Problem ::
In the entries below, count each line where "that" appears. Give the total and nothing more.
################
From an optimization exercise on the open Yosys and OpenROAD flow, aimed at small area; shortcuts taken in it are not production practice. The RTL was checked by simulation tests, not by an equivalence proof against the original design. Power figures rest on the tool's default switching activity, not on a simulated workload.

## job 6429
==> flow/design.v (excerpt) <==
module FourBitCPU(rst, clk, opcode, address, myinput, myoutput, HLT, s_flag, z_flag, c_flag);
For scale: roughly 30 I/O pins, ~0.0092 mm^2 of cells after synthesis.
clock: 8.0 ns
lec_check: 0
cap_margin: 20
core_margin: 2
core_utilization: 70
gpl_timing_driven: 0
slew_margin: 20
standard.sh (not shown) runs the stock make flow with config.mk's settings and CLKGATE_MAP_FILE= SYNTH_SCRIPT=/design/flow/synth_recipe.tcl, a recipe that flattens the netlist after the stock synthesis.
==> flow/flow/run.sh <==
#!/bin/bash
# Own flow: the standard layout (standard.sh), with the synthesis script
# swapped for flow/synth.tcl (same as synth_recipe.tcl but a different ABC
# mapping script). Every tool's output goes to a log file in this folder.
set -euo pipefail
HERE=$(pwd)
export FLOW_ABC_SCRIPT=$HERE/flow/abc_map.script
# check that synth_recipe.tcl is the script we modified
diff <(grep -v '^proc synth' synth_recipe.tcl) <(grep -v '^#\|^proc\|^  \|^}' flow/synth.tcl) > synth_diff.log 2>&1 || true
sed "s#SYNTH_SCRIPT=[^ ]*#SYNTH_SCRIPT=$HERE/flow/synth.tcl#" standard.sh > my_standard.sh
if [[ -f flow/cts_args ]]; then export CTS_ARGS="$(cat flow/cts_args)"; fi
if [[ -f flow/buffer_ports_args ]]; then export BUFFER_PORTS_ARGS="$(cat flow/buffer_ports_args)"; fi
bash my_standard.sh > flow_run.log 2>&1
==> flow/flow/abc_map.script <==
strash
dch -f
amap
mfs -a
strash
dch -f
amap
topo
==> flow/flow/buffer_ports_args <==
-buffer_cell sky130_fd_sc_hd__buf_1
==> flow/flow/cts_args <==
-sink_clustering_enable -repair_clock_nets -dont_use_dummy_load -buf_list {sky130_fd_sc_hd__clkbuf_8} -sink_clustering_size 20 -sink_clustering_max_diameter 50
==> flow/flow/synth.tcl <==
# The standard flow's synthesis script (synth_recipe.tcl) with one change: the combinational
# logic is mapped by ABC with flow/abc_map.script (area-oriented amap and mfs) instead of
# ORFS's abc_speed/abc_area script. Registers are untouched by ABC.
proc synth {args} { yosys synth -nofsm -noshare {*}$args }
proc abc {args} {
  set i [lsearch -exact $args -script]
  if {$i >= 0} { lset args [expr {$i + 1}] $::env(FLOW_ABC_SCRIPT) }
  yosys abc {*}$args
}
source $::env(SCRIPTS_DIR)/synth.tcl
# left out here: clear keep_hierarchy, flatten, clean up, hide names made inside functions, write 1_2_yosys.v
Job 6429 reached the end of the flow, and the finished layout is clean on the timing, DRC and antenna checks.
################
Your solution ::
2